Only the lines from the line containing "after CTS | 494 | 1310 | 2230" to the end of the entries should be repeated, exactly as they appear.

•••••

**src/rtl/instr_mem_loader.sv**
```systemverilog
// Program loader: frames a byte stream (start, length, data, checksum)
// into little-endian words on the instruction-memory write port.
module instr_mem_loader #(
    parameter int          DWIDTH     = 32,
    parameter int          MEM_SIZE   = 16384,
    parameter logic [7:0]  START_BYTE = 8'hA5
) (
    input  logic              Clk_Core,
    input  logic              Rst_Core,
    input  logic [7:0]        Rx_Data,
    input  logic              Rx_Valid,
    output logic              Rx_Ready,
    output logic              Mem_Wr_En,
    output logic [DWIDTH-1:0] Mem_Wr_Addr,
    output logic [31:0]       Mem_Wr_Data,
    output logic              Core_Hold,
    output logic              Load_Done,
    output logic              Load_Err
);

    typedef enum logic [2:0] {
        S_IDLE,
        S_LEN_LO,
        S_LEN_HI,
        S_DATA,
        S_CSUM,
        S_DONE
    } state_t;

    localparam logic [16:0] MAX_WORDS = 17'(MEM_SIZE);

    state_t            r_state;
    logic [15:0]       r_word_cnt;
    logic [15:0]       r_word_idx;
    logic [1:0]        r_byte_idx;
    logic [7:0]        r_csum;
    logic [23:0]       r_asm;
    logic              r_wr_en;
    logic [DWIDTH-1:0] r_wr_addr;
    logic [31:0]       r_wr_data;
    logic              r_done;
    logic              r_err;

    logic              w_fire;
    logic [15:0]       w_len;
    logic              w_last;
    logic [DWIDTH-1:0] w_word_addr;

    assign Rx_Ready    = !Rst_Core && (r_state != S_DONE);
    assign w_fire      = Rx_Valid && Rx_Ready;
    assign w_len       = {Rx_Data, r_word_cnt[7:0]};
    assign w_last      = (r_word_idx == r_word_cnt - 16'd1);
    assign w_word_addr = DWIDTH'({r_word_idx, 2'b00});

    assign Mem_Wr_En   = r_wr_en;
    assign Mem_Wr_Addr = r_wr_addr;
    assign Mem_Wr_Data = r_wr_data;
    assign Load_Done   = r_done;
    assign Load_Err    = r_err;
    assign Core_Hold   = (r_state != S_IDLE) || r_err;

    always_ff @(posedge Clk_Core) begin
        if (Rst_Core) begin
            r_state    <= S_IDLE;
            r_word_cnt <= '0;
            r_word_idx <= '0;
            r_byte_idx <= '0;
            r_csum     <= '0;
            r_asm      <= '0;
            r_wr_en    <= 1'b0;
            r_wr_addr  <= '0;
            r_wr_data  <= '0;
            r_done     <= 1'b0;
            r_err      <= 1'b0;
        end else begin
            r_wr_en <= 1'b0;
            r_done  <= 1'b0;
            case (r_state)
                S_IDLE: begin
                    if (w_fire && Rx_Data == START_BYTE) begin
                        r_err      <= 1'b0;
                        r_word_idx <= '0;
                        r_byte_idx <= '0;
                        r_csum     <= '0;
                        r_state    <= S_LEN_LO;
                    end
                end
                S_LEN_LO: begin
                    if (w_fire) begin
                        r_word_cnt[7:0] <= Rx_Data;
                        r_state         <= S_LEN_HI;
                    end
                end
                S_LEN_HI: begin
                    if (w_fire) begin
                        r_word_cnt[15:8] <= Rx_Data;
                        if ({1'b0, w_len} > MAX_WORDS) begin
                            r_err   <= 1'b1;
                            r_state <= S_IDLE;
                        end else if (w_len == 16'd0) begin
                            r_state <= S_CSUM;
                        end else begin
                            r_state <= S_DATA;
                        end
                    end
                end
                S_DATA: begin
                    if (w_fire) begin
                        r_csum     <= r_csum ^ Rx_Data;
                        r_byte_idx <= r_byte_idx + 2'd1;
                        case (r_byte_idx)
                            2'd0: r_asm[7:0]   <= Rx_Data;
                            2'd1: r_asm[15:8]  <= Rx_Data;
                            2'd2: r_asm[23:16] <= Rx_Data;
                            default: begin
                                // lane 3 completes the word; write it next cycle
                                r_wr_en    <= 1'b1;
                                r_wr_addr  <= w_word_addr;
                                r_wr_data  <= {Rx_Data, r_asm};
                                r_word_idx <= r_word_idx + 16'd1;
                                if (w_last)
                                    r_state <= S_CSUM;
                            end
                        endcase
                    end
                end
                S_CSUM: begin
                    if (w_fire) begin
                        if (Rx_Data == r_csum) begin
                            r_done  <= 1'b1;
                            r_state <= S_DONE;
                        end else begin
                            r_err   <= 1'b1;
                            r_state <= S_IDLE;
                        end
                    end
                end
                default: begin
                    r_state <= S_IDLE;
                end
            endcase
        end
    end

endmodule

```
$ cat src/rtl/cp0_exception_ctrl.sv
// CP0 Status/Cause/EPC registers with a three-state exception entry sequencer.
// Entry at edge N gives flush at N+1 and a redirect to EXC_VECTOR at N+2; there is no backpressure.
module cp0_exception_ctrl #(
  parameter logic [31:0] EXC_VECTOR = 32'h8000_0080
) (
  input  logic        clk,
  input  logic        rst_n,
  input  logic        pendingexception,
  input  logic [4:0]  exccode,
  input  logic [31:0] exc_pc,
  input  logic        exc_bd,
  input  logic [5:0]  interrupts_in,
  input  logic        rfe,
  input  logic        mtc0_we,
  input  logic [4:0]  mtc0_addr,
  input  logic [31:0] mtc0_wdata,
  input  logic [4:0]  mfc0_addr,
  output logic [31:0] mfc0_rdata,
  output logic        iec,
  output logic [7:0]  ip_masked,
  output logic        flush,
  output logic        pc_redirect,
  output logic [31:0] redirect_pc,
  output logic        exc_busy
);

  typedef enum logic [1:0] {IDLE, FLUSH, REDIRECT} state_t;

  state_t      state, state_nxt;
  logic [7:0]  status_im;
  logic [5:0]  status_ku;
  logic        cause_bd;
  logic [5:0]  cause_iphw;
  logic [1:0]  cause_ipsw;
  logic [4:0]  cause_exc;
  logic [31:0] epc;

  logic take_exc, take_rfe, wr_status, wr_cause, wr_epc;

  assign take_exc  = (state == IDLE) && pendingexception;
  assign take_rfe  = (state == IDLE) && rfe && !pendingexception;
  assign wr_status = mtc0_we && (mtc0_addr == 5'd12);
  assign wr_cause  = mtc0_we && (mtc0_addr == 5'd13);
  assign wr_epc    = mtc0_we && (mtc0_addr == 5'd14);

  always_ff @(posedge clk or negedge rst_n) begin
    if (!rst_n) state <= IDLE;
    else        state <= state_nxt;
  end

  always_comb begin
    state_nxt = state;
    case (state)
      IDLE:     if (pendingexception) state_nxt = FLUSH;
      FLUSH:    state_nxt = REDIRECT;
      REDIRECT: state_nxt = IDLE;
      default:  state_nxt = IDLE;
    endcase
  end

  always_ff @(posedge clk or negedge rst_n) begin
    if (!rst_n) begin
      status_im  <= '0;
      status_ku  <= '0;
      cause_bd   <= 1'b0;
      cause_iphw <= '0;
      cause_ipsw <= '0;
      cause_exc  <= '0;
      epc        <= '0;
    end else begin
      cause_iphw <= interrupts_in;
      if (wr_status) status_im <= mtc0_wdata[15:8];
      if (wr_cause)  cause_ipsw <= mtc0_wdata[9:8];
      // Entry and rfe both own the KU/IE stack, so they win over a software write.
      if (take_exc)       status_ku <= {status_ku[3:0], 2'b00};
      else if (take_rfe)  status_ku <= {status_ku[5:4], status_ku[5:2]};
      else if (wr_status) status_ku <= mtc0_wdata[5:0];
      if (take_exc) begin
        cause_exc <= exccode;
        cause_bd  <= exc_bd;
        epc       <= exc_bd ? (exc_pc - 32'd4) : exc_pc;
      end else if (wr_epc) begin
        epc <= mtc0_wdata;
      end
    end
  end

  always_comb begin
    mfc0_rdata = '0;
    case (mfc0_addr)
      5'd12:   mfc0_rdata = {16'b0, status_im, 2'b00, status_ku};
      5'd13:   mfc0_rdata = {cause_bd, 15'b0, cause_iphw, cause_ipsw, 1'b0, cause_exc, 2'b00};
      5'd14:   mfc0_rdata = epc;
      default: mfc0_rdata = '0;
    endcase
  end

  assign iec         = status_ku[0];
  assign ip_masked   = {cause_iphw, cause_ipsw} & status_im;
  assign flush       = (state == FLUSH);
  assign pc_redirect = (state == REDIRECT);
  assign exc_busy    = (state != IDLE);
  assign redirect_pc = EXC_VECTOR;

endmodule
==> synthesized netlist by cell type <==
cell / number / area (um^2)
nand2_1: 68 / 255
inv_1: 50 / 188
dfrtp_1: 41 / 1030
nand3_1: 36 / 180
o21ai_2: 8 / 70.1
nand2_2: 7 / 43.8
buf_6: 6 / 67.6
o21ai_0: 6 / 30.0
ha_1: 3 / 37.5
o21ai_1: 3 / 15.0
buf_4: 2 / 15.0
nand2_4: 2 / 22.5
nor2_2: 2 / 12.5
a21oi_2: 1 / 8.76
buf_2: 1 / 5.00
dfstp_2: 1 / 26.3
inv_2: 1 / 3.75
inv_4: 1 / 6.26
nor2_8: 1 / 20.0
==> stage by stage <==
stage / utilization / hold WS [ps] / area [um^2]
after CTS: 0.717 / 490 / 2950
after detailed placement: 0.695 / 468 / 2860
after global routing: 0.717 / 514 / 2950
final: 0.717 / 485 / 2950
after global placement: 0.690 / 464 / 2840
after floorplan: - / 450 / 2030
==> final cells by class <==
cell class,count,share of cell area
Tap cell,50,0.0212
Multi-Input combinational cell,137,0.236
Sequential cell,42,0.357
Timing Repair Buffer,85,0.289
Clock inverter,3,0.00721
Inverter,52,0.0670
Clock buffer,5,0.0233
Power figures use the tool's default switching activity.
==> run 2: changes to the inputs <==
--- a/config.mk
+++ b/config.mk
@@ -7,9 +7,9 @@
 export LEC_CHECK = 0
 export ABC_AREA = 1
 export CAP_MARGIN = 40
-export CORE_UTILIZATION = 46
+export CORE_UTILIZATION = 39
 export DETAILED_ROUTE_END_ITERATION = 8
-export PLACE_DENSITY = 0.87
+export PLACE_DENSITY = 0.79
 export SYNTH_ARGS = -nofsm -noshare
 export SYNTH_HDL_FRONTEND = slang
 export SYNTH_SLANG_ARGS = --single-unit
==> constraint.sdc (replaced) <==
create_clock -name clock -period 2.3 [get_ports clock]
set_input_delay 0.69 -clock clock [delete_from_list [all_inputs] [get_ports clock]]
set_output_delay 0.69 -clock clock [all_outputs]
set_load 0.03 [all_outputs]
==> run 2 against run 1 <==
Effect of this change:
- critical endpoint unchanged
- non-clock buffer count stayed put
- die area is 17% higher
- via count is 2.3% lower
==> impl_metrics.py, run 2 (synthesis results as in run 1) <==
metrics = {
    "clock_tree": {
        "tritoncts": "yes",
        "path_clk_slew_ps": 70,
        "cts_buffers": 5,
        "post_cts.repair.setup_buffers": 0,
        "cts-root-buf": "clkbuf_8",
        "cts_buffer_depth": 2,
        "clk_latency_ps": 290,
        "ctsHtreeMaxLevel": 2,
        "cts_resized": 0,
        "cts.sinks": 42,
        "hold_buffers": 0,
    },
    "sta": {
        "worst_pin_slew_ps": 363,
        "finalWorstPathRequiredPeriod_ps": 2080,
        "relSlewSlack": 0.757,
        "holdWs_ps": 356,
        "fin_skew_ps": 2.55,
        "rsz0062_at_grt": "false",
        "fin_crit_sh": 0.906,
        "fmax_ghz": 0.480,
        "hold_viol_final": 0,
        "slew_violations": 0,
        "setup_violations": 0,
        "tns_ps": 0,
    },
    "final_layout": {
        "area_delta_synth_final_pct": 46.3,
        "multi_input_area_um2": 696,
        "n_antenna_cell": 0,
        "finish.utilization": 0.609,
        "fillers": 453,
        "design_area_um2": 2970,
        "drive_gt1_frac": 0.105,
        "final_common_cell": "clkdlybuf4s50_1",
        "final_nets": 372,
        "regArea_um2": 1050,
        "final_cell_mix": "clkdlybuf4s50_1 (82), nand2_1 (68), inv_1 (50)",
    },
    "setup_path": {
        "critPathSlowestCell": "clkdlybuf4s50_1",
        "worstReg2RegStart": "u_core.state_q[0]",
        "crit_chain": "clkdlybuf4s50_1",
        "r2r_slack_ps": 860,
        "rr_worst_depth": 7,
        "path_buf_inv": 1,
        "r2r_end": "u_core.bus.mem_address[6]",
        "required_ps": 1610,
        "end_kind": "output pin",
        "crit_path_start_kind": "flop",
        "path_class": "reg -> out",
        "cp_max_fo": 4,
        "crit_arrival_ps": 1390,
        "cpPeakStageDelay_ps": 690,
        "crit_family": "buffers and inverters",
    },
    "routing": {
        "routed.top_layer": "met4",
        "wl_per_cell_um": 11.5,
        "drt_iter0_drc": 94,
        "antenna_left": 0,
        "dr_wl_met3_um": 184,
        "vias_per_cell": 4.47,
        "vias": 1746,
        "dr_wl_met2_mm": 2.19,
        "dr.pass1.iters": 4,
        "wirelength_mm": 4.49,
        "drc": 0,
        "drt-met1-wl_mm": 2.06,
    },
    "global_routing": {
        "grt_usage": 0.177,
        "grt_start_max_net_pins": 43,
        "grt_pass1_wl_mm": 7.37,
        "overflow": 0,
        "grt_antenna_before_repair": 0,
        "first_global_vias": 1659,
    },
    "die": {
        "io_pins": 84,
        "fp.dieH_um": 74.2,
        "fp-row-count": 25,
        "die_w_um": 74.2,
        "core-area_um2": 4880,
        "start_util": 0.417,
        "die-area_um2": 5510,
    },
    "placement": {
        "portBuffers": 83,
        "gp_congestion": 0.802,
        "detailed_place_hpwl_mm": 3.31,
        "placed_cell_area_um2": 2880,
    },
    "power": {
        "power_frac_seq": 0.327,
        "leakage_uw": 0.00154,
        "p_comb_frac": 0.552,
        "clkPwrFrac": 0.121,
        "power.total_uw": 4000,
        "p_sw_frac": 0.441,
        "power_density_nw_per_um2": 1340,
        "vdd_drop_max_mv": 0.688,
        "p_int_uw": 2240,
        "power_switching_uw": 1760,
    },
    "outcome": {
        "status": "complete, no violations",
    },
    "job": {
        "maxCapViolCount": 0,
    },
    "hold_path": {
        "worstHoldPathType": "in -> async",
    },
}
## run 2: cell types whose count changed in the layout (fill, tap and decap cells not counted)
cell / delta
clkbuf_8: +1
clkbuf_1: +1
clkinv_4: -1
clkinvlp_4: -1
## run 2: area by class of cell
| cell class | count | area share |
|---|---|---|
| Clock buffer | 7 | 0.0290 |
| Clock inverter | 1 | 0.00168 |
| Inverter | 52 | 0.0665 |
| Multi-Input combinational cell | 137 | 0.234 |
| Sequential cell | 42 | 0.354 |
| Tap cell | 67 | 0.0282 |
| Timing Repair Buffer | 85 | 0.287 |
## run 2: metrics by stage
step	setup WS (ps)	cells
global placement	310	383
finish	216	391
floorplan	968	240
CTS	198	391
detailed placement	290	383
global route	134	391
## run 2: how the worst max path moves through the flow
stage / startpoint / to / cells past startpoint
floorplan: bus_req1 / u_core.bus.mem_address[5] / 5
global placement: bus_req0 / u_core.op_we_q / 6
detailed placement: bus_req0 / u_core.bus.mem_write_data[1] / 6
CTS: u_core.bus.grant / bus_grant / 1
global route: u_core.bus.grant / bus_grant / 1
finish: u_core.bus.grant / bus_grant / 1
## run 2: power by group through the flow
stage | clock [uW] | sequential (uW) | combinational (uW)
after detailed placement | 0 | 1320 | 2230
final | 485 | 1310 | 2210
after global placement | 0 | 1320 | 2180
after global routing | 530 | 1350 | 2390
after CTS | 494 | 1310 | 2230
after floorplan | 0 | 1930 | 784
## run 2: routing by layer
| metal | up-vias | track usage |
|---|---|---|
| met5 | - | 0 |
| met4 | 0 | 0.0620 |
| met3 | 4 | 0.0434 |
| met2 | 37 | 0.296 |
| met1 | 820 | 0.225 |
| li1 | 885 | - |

•••••

▸ ANSWER FOR THIS EXERCISE
after CTS | 494 | 1310 | 2230
after floorplan | 0 | 1930 | 784
## run 2: routing by layer
| metal | up-vias | track usage |
|---|---|---|
| met5 | - | 0 |
| met4 | 0 | 0.0620 |
| met3 | 4 | 0.0434 |
| met2 | 37 | 0.296 |
| met1 | 820 | 0.225 |
| li1 | 885 | - |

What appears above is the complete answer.